Thermal Conducting Thermosets Driven by Molecular Structurally Enhanced Mesogen Interactions
Arinola Isa Olamilekan, Hyeonuk Yeo
Abstract
Thermally conductive thermosets are greatly relevant for improving heat dissipation in advanced electronics. Although the thermal conductivities of organic materials, which are largely heat insulators, cannot be readily improved, a liquid crystal moiety can efficiently improve these properties via its self-assembling nature. Here, we report the syntheses of a series of bifunctional liquid crystal epoxy resins (LCERs) containing double mesogenic structures that are connected by aliphatic spacers to enhance their self-assembling properties. Phenyl benzoate derivatives are utilized as mesogens, and the series is chemically well-characterized. Although all the monomers exhibit clear mesomorphic properties in a wide temperature range (115–210 °C), as revealed by differential scanning calorimetry and polarized optical microscopy investigations, a slight difference is observed based on the length of the spacer.

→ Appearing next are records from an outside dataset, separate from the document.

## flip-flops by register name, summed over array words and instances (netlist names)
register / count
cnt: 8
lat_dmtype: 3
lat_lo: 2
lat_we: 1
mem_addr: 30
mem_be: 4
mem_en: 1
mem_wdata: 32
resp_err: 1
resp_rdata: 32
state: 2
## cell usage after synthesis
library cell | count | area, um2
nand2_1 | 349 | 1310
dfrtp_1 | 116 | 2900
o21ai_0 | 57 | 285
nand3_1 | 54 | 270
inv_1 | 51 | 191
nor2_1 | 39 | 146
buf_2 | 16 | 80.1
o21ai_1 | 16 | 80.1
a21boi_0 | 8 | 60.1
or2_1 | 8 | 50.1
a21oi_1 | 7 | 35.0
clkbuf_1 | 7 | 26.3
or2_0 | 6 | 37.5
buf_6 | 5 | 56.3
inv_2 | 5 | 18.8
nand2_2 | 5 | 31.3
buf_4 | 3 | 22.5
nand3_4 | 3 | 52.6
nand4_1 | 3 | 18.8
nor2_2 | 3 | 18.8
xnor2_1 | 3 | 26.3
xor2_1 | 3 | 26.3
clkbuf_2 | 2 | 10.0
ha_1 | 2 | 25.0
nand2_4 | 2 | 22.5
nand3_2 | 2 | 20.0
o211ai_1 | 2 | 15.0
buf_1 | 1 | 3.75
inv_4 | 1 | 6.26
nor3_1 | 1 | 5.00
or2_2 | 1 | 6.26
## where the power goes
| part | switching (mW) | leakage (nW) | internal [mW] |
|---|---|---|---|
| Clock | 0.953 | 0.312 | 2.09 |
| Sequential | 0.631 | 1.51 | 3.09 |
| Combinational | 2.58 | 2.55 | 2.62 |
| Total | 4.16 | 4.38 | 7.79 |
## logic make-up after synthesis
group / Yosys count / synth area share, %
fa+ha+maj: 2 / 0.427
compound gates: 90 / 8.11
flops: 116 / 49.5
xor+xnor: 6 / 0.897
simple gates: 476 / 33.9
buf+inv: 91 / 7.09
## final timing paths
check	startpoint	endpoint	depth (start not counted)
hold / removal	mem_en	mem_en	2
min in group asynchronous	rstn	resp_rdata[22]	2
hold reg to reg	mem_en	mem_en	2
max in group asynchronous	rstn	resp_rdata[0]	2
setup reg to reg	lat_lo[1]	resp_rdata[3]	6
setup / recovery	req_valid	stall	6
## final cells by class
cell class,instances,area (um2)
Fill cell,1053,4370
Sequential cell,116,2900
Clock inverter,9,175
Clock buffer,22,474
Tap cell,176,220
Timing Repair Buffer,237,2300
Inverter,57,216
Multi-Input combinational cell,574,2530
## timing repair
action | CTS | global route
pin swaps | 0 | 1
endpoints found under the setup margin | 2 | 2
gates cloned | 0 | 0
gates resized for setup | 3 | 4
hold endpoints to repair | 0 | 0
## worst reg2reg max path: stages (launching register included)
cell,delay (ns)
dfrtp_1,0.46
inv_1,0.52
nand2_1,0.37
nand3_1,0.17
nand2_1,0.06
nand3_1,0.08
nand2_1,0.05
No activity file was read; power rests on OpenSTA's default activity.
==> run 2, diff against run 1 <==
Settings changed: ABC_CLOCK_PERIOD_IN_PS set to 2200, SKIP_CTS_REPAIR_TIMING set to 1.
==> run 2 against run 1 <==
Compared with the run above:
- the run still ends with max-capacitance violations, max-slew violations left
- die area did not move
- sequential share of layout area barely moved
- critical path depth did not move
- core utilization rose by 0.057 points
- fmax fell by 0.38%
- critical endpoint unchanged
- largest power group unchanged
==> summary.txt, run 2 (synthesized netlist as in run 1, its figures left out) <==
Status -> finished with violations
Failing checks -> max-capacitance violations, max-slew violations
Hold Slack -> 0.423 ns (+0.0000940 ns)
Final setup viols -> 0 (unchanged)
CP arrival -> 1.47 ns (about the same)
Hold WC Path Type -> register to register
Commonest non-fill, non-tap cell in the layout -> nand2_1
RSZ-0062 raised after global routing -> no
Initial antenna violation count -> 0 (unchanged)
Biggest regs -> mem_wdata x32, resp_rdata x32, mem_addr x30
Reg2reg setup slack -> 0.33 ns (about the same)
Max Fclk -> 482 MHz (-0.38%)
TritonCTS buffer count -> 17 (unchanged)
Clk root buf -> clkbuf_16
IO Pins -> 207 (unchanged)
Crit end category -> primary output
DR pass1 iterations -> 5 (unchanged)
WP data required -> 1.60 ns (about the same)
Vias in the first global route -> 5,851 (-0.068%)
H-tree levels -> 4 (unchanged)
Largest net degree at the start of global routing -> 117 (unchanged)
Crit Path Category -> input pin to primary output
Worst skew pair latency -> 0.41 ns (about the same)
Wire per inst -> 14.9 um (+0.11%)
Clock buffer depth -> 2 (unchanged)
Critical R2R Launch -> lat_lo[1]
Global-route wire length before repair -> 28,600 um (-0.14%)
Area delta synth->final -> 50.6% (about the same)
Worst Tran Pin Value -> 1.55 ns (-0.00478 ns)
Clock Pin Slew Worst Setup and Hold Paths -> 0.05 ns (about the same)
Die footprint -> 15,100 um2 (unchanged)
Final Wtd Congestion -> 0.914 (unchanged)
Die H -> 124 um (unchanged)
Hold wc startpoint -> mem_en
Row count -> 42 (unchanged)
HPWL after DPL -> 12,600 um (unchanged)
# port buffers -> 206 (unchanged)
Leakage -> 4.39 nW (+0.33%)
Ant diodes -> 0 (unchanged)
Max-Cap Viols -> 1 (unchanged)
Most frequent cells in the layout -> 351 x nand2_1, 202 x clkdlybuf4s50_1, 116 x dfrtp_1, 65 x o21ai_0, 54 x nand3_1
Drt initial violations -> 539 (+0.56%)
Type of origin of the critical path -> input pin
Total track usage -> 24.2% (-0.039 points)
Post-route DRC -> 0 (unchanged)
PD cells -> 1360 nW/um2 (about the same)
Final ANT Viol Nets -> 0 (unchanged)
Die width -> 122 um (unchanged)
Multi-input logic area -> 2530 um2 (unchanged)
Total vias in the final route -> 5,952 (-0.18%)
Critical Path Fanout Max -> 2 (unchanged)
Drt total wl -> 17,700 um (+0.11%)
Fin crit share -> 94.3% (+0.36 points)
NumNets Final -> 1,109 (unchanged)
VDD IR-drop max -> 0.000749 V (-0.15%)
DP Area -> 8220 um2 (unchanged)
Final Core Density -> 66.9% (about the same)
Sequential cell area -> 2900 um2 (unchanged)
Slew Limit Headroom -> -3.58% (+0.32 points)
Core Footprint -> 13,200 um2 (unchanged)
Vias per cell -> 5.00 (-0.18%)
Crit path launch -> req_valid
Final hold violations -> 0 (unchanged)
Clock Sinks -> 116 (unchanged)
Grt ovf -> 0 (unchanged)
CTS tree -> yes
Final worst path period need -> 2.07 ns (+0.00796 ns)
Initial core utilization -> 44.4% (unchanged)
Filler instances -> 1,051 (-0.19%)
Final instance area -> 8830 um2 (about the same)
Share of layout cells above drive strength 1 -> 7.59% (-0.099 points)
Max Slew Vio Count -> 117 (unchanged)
### src/rtl/seg7_pkg.sv
// Shared constants and state type for the 7-segment scan driver.
// Latency: n/a (declarations only).
// Backpressure: n/a.
package seg7_pkg;

  // Segment patterns, active-low: bit7 = dp, bits6:0 = g..a.
  localparam logic [7:0] SEG_BLANK = 8'hFF;
  localparam logic [7:0] SEG_ZERO  = 8'hC0;

  // BLANK = dead time at the start of a slot, DRIVE = digit lit.
  typedef enum logic {
    BLANK = 1'b0,
    DRIVE = 1'b1
  } scan_state_t;

endpackage

### src/rtl/seg7_slot_timer.sv
// Slot timer: walks each digit slot through BLANK then DRIVE, advances the digit index.
// Latency: state/cnt/idx update every enabled cycle; frame_done is registered.
// Backpressure: ena low freezes state, cnt and idx; frame_done stays low.
//
// Ports:
//   clk, rst       clock, asynchronous active-low reset
//   ena            advance enable
//   state/cnt/idx  current slot phase, cycle within slot, digit index
//   frame_done     one-cycle pulse after the last digit's slot wraps to digit 0
module seg7_slot_timer
  import seg7_pkg::*;
#(
  parameter int NUM_DIGITS  = 2,
  parameter int SLOT_CYCLES = 100000,
  parameter int DEAD_CYCLES = 1000
) (
  input  logic                           clk,
  input  logic                           rst,
  input  logic                           ena,
  output scan_state_t                    state,
  output logic [$clog2(SLOT_CYCLES)-1:0] cnt,
  output logic [$clog2(NUM_DIGITS)-1:0]  idx,
  output logic                           frame_done
);

  localparam int CW = $clog2(SLOT_CYCLES);
  localparam int IW = $clog2(NUM_DIGITS);

  localparam logic [CW-1:0] DEAD_LAST = CW'(DEAD_CYCLES - 1);
  localparam logic [CW-1:0] SLOT_LAST = CW'(SLOT_CYCLES - 1);
  localparam logic [IW-1:0] IDX_LAST  = IW'(NUM_DIGITS - 1);

  scan_state_t     state_nxt;
  logic [CW-1:0]   cnt_nxt;
  logic [IW-1:0]   idx_nxt;
  logic            wrap;

  always_ff @(posedge clk or negedge rst) begin
    if (!rst) begin
      state      <= BLANK;
      cnt        <= '0;
      idx        <= '0;
      frame_done <= 1'b0;
    end else begin
      state      <= state_nxt;
      cnt        <= cnt_nxt;
      idx        <= idx_nxt;
      frame_done <= wrap;
    end
  end

  // cnt runs continuously across the slot; BLANK/DRIVE only marks which part we are in.
  always_comb begin
    state_nxt = state;
    cnt_nxt   = cnt;
    idx_nxt   = idx;
    wrap      = 1'b0;
    if (ena) begin
      case (state)
        BLANK: begin
          cnt_nxt = cnt + CW'(1);
          if (cnt == DEAD_LAST) begin
            state_nxt = DRIVE;
          end
        end
        DRIVE: begin
          if (cnt == SLOT_LAST) begin
            cnt_nxt   = '0;
            state_nxt = BLANK;
            if (idx == IDX_LAST) begin
              idx_nxt = '0;
              wrap    = 1'b1;
            end else begin
              idx_nxt = idx + IW'(1);
            end
          end else begin
            cnt_nxt = cnt + CW'(1);
          end
        end
        default: state_nxt = BLANK;
      endcase
    end
  end

endmodule

### src/rtl/seg7_scan_driver.sv
// Time-multiplexes per-digit 7-segment patterns onto one segment bus plus active-low anodes.
// Latency: SEG/AN registered, one cycle behind the slot state; DISP snapshotted once per frame.
// Backpressure: ena low holds the scan position and blanks the display from the next cycle.
//
// Ports:
//   clk, rst    clock, asynchronous active-low reset
//   ena         scan enable
//   DISP        8 bits per digit, digit 0 in the low byte (active-low segments)
//   SEG         shared segment bus, same encoding as DISP
//   AN          anode enables, active-low, at most one low
//   frame_done  one-cycle pulse at the end of each frame
// Optional: define SEG7_LZ_BLANK_EN for leading-zero blanking of digits above digit 0.
module seg7_scan_driver
  import seg7_pkg::*;
#(
  parameter int NUM_DIGITS  = 2,
  parameter int SLOT_CYCLES = 100000,
  parameter int DEAD_CYCLES = 1000
) (
  input  logic                    clk,
  input  logic                    rst,
  input  logic                    ena,
  input  logic [8*NUM_DIGITS-1:0] DISP,
  output logic [7:0]              SEG,
  output logic [NUM_DIGITS-1:0]   AN,
  output logic                    frame_done
);

  localparam int CW = $clog2(SLOT_CYCLES);
  localparam int IW = $clog2(NUM_DIGITS);

  scan_state_t                      state;
  logic [CW-1:0]                    cnt;
  logic [IW-1:0]                    idx;
  logic [NUM_DIGITS-1:0][7:0]       disp_d;
  logic [NUM_DIGITS-1:0][7:0]       snap;
  logic                             capture;
  logic [NUM_DIGITS-1:0]            supp;
  logic [7:0]                       seg_nxt;
  logic [NUM_DIGITS-1:0]            an_nxt;

  seg7_slot_timer #(
    .NUM_DIGITS (NUM_DIGITS),
    .SLOT_CYCLES(SLOT_CYCLES),
    .DEAD_CYCLES(DEAD_CYCLES)
  ) u_timer (
    .clk       (clk),
    .rst       (rst),
    .ena       (ena),
    .state     (state),
    .cnt       (cnt),
    .idx       (idx),
    .frame_done(frame_done)
  );

  assign disp_d = DISP;

  // First cycle of digit 0's slot: the whole display is latched together so no digit tears.
  assign capture = ena && (state == BLANK) && (idx == '0) && (cnt == '0);

  always_ff @(posedge clk or negedge rst) begin
    if (!rst) begin
      snap <= {NUM_DIGITS{SEG_BLANK}};
    end else if (capture) begin
      snap <= disp_d;
    end
  end

`ifdef SEG7_LZ_BLANK_EN
  logic [NUM_DIGITS-1:0] supp_nxt;
  logic                  lz_run;

  // Scan from the most significant digit down; suppression stops at the first non-zero.
  // Digit 0 is never suppressed so a value of zero still shows one '0'.
  always_comb begin
    supp_nxt = '0;
    lz_run   = 1'b1;
    for (int k = NUM_DIGITS - 1; k >= 1; k--) begin
      lz_run      = lz_run && (disp_d[k] == SEG_ZERO);
      supp_nxt[k] = lz_run;
    end
  end

  always_ff @(posedge clk or negedge rst) begin
    if (!rst) begin
      supp <= '0;
    end else if (capture) begin
      supp <= supp_nxt;
    end
  end
`else
  assign supp = '0;
`endif

  always_comb begin
    seg_nxt = SEG_BLANK;
    an_nxt  = '1;
    if (ena && (state == DRIVE) && !supp[idx]) begin
      an_nxt[idx] = 1'b0;
      seg_nxt     = snap[idx];
    end
  end

  always_ff @(posedge clk or negedge rst) begin
    if (!rst) begin
      SEG <= SEG_BLANK;
      AN  <= '1;
    end else begin
      SEG <= seg_nxt;
      AN  <= an_nxt;
    end
  end

endmodule

### config.mk
export PLATFORM = sky130hd
export DESIGN_NAME = seg7_scan_driver
export DESIGN_NICKNAME = d
export VERILOG_FILES = /design/src/rtl/seg7_pkg.sv /design/src/rtl/seg7_slot_timer.sv /design/src/rtl/seg7_scan_driver.sv
export SDC_FILE = /design/constraint.sdc
export NUM_CORES = 1
export LEC_CHECK = 0
export ABC_AREA = 1
export CAP_MARGIN = 30
export CORE_UTILIZATION = 55
export DETAILED_ROUTE_END_ITERATION = 8
export PLACE_DENSITY_LB_ADDON = 0.3
export RECOVER_POWER = 100
export SYNTH_ARGS = -nofsm -noshare
export SYNTH_HDL_FRONTEND = slang
export SYNTH_SLANG_ARGS = --single-unit
### constraint.sdc
create_clock -name clk -period 2.1 [get_ports clk]
set_input_delay 0.525 -clock clk [delete_from_list [all_inputs] [get_ports clk]]
set_output_delay 0.525 -clock clk [all_outputs]
set_load 0.02 [all_outputs]
* Yosys cells after proc, flatten, opt, wreduce, memory -nomap -nowiden *
Index checks and enable logic that the tools add are counted.

operators by class
  $add $sub $neg = 2
  magnitude comparators = 2
  equality and inequality tests = 2
  muxes and demuxes = 17
  bitwise logic cells = 3
  reductions and logical operators = 9

operators by type and width
  cell                   count
  $pmux 17 s2            1
  $mux 8                 3
  $add 17x1->17 const B  1
  $eq 17x10->1 const B   1
  $eq 17x17->1 const B   1
  $logic_not 17->1       1
  $mux 17                1
  $mux 1                 9
  $logic_and 1x1->1      6
  $reduce_and 3->1       1
  $lt 1x2->1 const B     1
  $mux 2                 1
  $not 1->1              2
  $not 2->2              1
  $pmux 1 s2             1
  $add 1x1->1 const B    1
  $demux 1 s1            1
  $ge 1x1->1 const B     1
  $logic_not 1->1        1

word-level totals
  flip-flop bits (word level) = 46
  bits of input ports = 19

* Longest topological paths before layout *
  word-level depth = 6
  depth in mapped cells = 9
  depth with buffers taken out = 9

* Hierarchy *
A second synthesis with hierarchy kept.

unflattened totals
  cells, all modules = 296
  area total of the unflattened synthesis = 2,423.6 um2

by module, submodules not included
  module            instances  cells an instance  area an instance (um2)  sequential area each (um2)
  seg7_slot_timer   1          187                1,283.7                 500.5
  seg7_scan_driver  1          109                1,139.8                 683.2

* Least setup slack after synthesis *
No wires, ideal clock.

  kind = input-to-reg
  from = input port ena
  to = register u_timer.cnt[10]
  setup time = 118 ps
  data arrival time = 1,262 ps
  required time = 1,982 ps
  path slack = 719 ps
  stages = 7
  path buffers = 1
  cells stage by stage = buf_4 nand2_2 nor2_2 nand2_1 nor2_2 xor2_1 nor2_1

RTL lines
  what                    RTL line                RTL
  start: declaration      seg7_scan_driver.sv:22  input logic ena,
  end signal: assignment  seg7_slot_timer.sv:46   cnt <= cnt_nxt;
  end: declaration        seg7_slot_timer.sv:21   output logic [$clog2(SLOT_CYCLES)-1:0] cnt,

* Worst setup path after layout *
  from = register SEG[1]
  to = output port SEG[1]

RTL lines
  what                      RTL line                 RTL
  start: declaration        seg7_scan_driver.sv:24   output logic [7:0] SEG,
  start signal: assignment  seg7_scan_driver.sv:109  SEG <= seg_nxt;

No word-level cell between the ends.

Cured LCERs are prepared by hot compression molding utilizing 4,4′-diaminodiphenylmethane, which is a suitable curing agent for the liquid crystal (LC) phases. They exhibit a glass transition temperature (Tg) of ∼100 °C with a high decomposition temperature of ∼350 °C. Interestingly, owing to the enhanced LC interaction, the maximum thermal conductivity attained is 0.45 W/m·K, which is remarkably high.